■ TASK OBJECTIVE ■
Give back the lines of the records exactly, starting at the first and ending at the one with "No activity file".
(RECORDS TO PROCESS)
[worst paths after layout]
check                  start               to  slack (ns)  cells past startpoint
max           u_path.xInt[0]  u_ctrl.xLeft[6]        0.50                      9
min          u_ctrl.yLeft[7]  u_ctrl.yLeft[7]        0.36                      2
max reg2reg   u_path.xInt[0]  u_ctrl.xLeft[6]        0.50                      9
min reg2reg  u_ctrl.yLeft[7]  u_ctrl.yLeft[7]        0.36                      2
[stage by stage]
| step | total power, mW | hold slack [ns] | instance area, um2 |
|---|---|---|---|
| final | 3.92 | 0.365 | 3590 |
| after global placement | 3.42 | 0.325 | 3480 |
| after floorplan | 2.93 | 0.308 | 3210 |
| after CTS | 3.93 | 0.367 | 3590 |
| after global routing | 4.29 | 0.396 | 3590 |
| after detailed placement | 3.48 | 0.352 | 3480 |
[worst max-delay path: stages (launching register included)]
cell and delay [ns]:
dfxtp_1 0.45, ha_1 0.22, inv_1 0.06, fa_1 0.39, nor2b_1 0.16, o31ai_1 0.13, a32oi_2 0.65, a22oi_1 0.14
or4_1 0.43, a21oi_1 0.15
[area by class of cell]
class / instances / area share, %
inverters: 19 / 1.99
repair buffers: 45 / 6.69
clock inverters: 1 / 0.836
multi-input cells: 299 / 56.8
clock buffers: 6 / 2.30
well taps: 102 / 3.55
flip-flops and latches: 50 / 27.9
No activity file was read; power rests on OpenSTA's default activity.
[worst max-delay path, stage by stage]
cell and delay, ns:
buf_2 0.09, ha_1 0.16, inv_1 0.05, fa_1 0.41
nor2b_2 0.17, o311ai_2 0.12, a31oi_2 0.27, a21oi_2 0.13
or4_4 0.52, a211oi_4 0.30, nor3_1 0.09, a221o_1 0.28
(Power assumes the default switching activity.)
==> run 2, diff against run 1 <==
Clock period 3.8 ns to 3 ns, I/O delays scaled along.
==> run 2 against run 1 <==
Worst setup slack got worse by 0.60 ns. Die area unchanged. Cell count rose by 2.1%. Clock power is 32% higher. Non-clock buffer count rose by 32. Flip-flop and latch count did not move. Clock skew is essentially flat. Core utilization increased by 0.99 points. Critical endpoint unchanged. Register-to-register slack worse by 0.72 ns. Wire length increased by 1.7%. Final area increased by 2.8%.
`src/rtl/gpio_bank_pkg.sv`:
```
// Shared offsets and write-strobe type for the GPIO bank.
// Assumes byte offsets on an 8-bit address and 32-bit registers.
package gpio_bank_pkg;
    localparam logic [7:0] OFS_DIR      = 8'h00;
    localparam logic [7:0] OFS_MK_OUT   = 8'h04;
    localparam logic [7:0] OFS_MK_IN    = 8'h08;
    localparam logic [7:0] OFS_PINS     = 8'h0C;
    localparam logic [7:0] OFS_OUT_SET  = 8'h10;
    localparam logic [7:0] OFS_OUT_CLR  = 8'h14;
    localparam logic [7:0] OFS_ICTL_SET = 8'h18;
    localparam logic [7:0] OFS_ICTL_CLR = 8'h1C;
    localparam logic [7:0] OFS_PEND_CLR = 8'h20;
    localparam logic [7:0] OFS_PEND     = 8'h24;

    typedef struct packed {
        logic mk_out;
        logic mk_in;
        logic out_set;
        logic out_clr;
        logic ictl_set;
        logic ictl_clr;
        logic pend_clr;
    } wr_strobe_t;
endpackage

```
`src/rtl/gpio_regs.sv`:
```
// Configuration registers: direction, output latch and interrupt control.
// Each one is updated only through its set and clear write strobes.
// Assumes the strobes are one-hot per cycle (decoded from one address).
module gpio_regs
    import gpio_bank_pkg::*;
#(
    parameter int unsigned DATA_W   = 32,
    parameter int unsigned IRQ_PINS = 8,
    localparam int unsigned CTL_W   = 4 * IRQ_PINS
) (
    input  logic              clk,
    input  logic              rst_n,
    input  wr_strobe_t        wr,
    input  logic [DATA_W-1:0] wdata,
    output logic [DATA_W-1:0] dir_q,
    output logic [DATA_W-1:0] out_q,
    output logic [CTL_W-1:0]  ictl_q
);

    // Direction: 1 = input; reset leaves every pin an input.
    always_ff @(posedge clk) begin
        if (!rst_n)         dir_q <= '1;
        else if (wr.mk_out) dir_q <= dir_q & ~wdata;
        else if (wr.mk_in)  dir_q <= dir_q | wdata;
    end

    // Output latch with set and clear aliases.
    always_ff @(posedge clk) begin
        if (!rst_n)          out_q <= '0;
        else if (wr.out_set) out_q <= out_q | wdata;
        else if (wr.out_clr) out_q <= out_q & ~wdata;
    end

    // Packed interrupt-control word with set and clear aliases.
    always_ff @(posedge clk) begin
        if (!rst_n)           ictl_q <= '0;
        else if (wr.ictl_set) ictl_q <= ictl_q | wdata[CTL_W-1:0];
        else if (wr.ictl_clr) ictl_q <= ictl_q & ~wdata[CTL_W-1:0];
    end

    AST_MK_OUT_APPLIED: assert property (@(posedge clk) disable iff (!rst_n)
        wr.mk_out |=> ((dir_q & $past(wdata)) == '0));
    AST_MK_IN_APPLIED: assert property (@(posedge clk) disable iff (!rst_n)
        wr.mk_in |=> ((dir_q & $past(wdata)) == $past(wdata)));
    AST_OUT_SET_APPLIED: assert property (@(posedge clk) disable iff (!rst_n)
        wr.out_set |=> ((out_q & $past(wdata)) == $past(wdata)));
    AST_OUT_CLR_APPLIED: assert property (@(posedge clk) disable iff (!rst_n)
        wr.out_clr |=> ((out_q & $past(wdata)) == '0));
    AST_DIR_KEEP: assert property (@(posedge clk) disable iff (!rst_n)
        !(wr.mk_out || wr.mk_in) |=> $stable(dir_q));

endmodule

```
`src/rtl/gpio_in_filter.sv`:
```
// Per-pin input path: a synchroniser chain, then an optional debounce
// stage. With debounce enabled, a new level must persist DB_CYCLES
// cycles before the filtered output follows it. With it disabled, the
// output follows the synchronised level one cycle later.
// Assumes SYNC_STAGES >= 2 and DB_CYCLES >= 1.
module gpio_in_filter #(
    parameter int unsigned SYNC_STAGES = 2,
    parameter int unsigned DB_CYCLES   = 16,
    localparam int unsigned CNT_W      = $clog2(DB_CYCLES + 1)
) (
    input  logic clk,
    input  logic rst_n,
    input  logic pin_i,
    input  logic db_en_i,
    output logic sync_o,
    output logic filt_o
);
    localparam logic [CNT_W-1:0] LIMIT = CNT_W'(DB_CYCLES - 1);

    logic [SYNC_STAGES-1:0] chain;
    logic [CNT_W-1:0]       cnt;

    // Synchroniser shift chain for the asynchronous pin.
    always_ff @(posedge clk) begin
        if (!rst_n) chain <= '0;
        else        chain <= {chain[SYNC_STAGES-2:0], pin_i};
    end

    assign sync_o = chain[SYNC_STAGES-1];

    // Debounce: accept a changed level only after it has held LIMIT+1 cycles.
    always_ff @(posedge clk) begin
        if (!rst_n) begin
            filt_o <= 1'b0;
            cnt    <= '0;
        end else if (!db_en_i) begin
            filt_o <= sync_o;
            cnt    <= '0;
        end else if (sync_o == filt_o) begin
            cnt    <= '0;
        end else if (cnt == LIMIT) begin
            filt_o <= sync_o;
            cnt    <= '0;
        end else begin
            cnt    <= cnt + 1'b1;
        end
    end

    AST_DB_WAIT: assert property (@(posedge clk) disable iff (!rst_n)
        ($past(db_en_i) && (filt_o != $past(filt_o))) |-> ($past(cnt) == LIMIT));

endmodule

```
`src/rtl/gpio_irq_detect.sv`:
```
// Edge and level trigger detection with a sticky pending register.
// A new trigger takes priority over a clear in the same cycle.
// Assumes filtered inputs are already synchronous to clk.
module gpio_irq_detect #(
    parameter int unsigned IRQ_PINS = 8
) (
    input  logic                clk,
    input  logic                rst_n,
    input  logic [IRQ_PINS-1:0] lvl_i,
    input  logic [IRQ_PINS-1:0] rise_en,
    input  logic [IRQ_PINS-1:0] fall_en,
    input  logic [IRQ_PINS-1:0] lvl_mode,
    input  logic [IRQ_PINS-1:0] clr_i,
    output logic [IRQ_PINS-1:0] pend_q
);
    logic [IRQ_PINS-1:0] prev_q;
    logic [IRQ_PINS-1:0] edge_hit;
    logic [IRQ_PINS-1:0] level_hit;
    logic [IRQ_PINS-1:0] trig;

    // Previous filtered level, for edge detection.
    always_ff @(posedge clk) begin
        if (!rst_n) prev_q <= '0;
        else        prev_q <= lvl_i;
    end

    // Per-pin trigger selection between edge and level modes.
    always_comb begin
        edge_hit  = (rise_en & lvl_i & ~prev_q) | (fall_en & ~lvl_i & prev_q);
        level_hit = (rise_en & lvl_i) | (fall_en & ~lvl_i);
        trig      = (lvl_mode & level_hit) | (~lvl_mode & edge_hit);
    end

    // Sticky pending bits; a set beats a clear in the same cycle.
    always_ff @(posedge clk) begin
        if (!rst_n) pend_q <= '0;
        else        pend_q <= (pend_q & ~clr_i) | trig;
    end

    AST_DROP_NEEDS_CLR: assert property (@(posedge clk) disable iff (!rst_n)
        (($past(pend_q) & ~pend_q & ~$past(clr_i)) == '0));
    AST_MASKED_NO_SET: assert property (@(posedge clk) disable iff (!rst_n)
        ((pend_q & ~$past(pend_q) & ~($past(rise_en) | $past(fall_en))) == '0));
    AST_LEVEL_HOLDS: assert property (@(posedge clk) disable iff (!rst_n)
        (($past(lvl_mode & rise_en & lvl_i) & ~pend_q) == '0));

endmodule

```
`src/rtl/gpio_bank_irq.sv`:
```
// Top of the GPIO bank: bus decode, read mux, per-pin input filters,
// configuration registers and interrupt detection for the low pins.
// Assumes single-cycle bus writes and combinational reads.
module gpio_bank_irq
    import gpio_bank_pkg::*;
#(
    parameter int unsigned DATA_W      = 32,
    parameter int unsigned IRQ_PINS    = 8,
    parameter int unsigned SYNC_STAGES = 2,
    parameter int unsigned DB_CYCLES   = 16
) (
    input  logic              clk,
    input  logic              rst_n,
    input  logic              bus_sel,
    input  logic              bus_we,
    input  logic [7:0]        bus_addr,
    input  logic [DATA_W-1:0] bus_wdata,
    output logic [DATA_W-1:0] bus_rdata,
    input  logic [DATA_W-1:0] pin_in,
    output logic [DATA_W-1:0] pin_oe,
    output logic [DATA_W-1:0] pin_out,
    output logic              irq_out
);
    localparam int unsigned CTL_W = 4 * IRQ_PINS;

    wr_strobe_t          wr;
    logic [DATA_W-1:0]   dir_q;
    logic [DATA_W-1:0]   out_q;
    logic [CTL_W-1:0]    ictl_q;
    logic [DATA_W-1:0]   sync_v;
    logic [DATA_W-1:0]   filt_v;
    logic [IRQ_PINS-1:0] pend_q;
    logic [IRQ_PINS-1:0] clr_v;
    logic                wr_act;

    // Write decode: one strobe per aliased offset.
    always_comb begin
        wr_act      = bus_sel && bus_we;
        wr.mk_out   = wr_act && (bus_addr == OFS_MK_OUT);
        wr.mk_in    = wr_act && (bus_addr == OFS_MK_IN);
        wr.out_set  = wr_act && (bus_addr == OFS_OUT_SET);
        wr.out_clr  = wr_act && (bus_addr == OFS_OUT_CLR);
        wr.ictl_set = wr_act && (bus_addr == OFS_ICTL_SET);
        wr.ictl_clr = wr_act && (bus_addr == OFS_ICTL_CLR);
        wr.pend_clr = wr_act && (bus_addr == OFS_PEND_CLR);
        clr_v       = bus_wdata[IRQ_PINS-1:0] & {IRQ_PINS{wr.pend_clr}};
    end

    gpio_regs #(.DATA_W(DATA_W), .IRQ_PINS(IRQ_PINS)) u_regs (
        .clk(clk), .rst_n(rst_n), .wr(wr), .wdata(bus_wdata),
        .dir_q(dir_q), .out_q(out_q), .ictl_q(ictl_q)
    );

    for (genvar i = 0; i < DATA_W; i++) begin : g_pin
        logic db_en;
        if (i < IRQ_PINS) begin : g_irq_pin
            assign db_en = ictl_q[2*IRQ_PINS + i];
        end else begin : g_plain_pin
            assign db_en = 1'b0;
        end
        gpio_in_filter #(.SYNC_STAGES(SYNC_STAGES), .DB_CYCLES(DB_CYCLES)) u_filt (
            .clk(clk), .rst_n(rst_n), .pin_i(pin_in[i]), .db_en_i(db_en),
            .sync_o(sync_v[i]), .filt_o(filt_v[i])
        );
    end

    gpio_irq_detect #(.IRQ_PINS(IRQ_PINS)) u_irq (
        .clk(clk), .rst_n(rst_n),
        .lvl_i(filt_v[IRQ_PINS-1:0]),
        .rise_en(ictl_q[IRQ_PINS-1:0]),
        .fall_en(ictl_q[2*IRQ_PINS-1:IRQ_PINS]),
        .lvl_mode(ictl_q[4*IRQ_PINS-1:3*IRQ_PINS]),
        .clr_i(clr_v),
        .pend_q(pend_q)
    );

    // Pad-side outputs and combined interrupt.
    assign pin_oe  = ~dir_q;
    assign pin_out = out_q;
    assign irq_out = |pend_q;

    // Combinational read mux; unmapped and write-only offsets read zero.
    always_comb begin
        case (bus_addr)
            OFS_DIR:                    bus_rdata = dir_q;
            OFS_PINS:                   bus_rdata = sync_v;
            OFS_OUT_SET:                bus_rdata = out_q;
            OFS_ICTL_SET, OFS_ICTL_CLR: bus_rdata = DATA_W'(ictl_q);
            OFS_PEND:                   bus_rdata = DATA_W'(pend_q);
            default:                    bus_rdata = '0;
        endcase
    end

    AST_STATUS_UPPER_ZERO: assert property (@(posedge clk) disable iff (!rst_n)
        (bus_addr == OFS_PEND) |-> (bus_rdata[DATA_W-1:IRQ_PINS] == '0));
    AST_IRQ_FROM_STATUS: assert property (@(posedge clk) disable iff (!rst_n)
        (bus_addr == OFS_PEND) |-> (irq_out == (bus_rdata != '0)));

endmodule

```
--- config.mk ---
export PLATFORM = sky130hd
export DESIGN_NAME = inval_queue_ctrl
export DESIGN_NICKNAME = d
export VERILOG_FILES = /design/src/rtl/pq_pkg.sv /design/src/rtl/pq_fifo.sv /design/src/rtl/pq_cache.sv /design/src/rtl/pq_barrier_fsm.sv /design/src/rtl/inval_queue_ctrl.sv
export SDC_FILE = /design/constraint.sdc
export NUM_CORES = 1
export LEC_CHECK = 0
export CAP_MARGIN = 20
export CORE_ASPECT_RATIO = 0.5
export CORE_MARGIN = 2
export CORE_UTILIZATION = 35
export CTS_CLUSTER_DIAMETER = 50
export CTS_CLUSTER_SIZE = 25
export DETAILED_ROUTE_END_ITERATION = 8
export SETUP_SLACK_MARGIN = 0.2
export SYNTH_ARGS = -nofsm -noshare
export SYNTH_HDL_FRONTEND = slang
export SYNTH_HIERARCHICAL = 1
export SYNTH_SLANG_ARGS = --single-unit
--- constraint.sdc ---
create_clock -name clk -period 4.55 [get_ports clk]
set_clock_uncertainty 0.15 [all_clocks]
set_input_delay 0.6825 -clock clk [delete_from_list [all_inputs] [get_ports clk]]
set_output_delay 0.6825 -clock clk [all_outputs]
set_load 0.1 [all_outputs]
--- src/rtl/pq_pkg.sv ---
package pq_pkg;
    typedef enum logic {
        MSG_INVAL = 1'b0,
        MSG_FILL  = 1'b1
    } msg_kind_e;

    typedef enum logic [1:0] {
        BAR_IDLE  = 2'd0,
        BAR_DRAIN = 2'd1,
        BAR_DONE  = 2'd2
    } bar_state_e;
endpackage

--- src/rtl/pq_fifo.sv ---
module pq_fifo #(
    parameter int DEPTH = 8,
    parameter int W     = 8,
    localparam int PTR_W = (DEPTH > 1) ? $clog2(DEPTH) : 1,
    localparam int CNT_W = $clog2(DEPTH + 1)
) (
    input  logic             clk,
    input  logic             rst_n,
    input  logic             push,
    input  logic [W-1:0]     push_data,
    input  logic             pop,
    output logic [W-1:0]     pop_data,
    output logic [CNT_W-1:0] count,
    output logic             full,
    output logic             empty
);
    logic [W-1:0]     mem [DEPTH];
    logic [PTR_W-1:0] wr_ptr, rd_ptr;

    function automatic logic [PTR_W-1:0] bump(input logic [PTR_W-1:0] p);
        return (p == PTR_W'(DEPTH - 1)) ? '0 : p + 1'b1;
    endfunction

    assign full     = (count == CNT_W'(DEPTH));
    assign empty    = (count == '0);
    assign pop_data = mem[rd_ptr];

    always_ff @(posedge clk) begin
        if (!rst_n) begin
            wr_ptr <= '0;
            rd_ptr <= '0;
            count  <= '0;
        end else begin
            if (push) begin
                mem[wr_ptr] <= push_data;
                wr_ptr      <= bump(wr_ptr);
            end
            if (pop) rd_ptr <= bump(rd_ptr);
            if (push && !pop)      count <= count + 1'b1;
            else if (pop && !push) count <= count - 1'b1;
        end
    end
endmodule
(End RECORDS TO PROCESS)
■ SOLUTION TO THE PROBLEM ■
[worst paths after layout]
check                  start               to  slack (ns)  cells past startpoint
max           u_path.xInt[0]  u_ctrl.xLeft[6]        0.50                      9
min          u_ctrl.yLeft[7]  u_ctrl.yLeft[7]        0.36                      2
max reg2reg   u_path.xInt[0]  u_ctrl.xLeft[6]        0.50                      9
min reg2reg  u_ctrl.yLeft[7]  u_ctrl.yLeft[7]        0.36                      2
[stage by stage]
| step | total power, mW | hold slack [ns] | instance area, um2 |
|---|---|---|---|
| final | 3.92 | 0.365 | 3590 |
| after global placement | 3.42 | 0.325 | 3480 |
| after floorplan | 2.93 | 0.308 | 3210 |
| after CTS | 3.93 | 0.367 | 3590 |
| after global routing | 4.29 | 0.396 | 3590 |
| after detailed placement | 3.48 | 0.352 | 3480 |
[worst max-delay path: stages (launching register included)]
cell and delay [ns]:
dfxtp_1 0.45, ha_1 0.22, inv_1 0.06, fa_1 0.39, nor2b_1 0.16, o31ai_1 0.13, a32oi_2 0.65, a22oi_1 0.14
or4_1 0.43, a21oi_1 0.15
[area by class of cell]
class / instances / area share, %
inverters: 19 / 1.99
repair buffers: 45 / 6.69
clock inverters: 1 / 0.836
multi-input cells: 299 / 56.8
clock buffers: 6 / 2.30
well taps: 102 / 3.55
flip-flops and latches: 50 / 27.9
No activity file was read; power rests on OpenSTA's default activity.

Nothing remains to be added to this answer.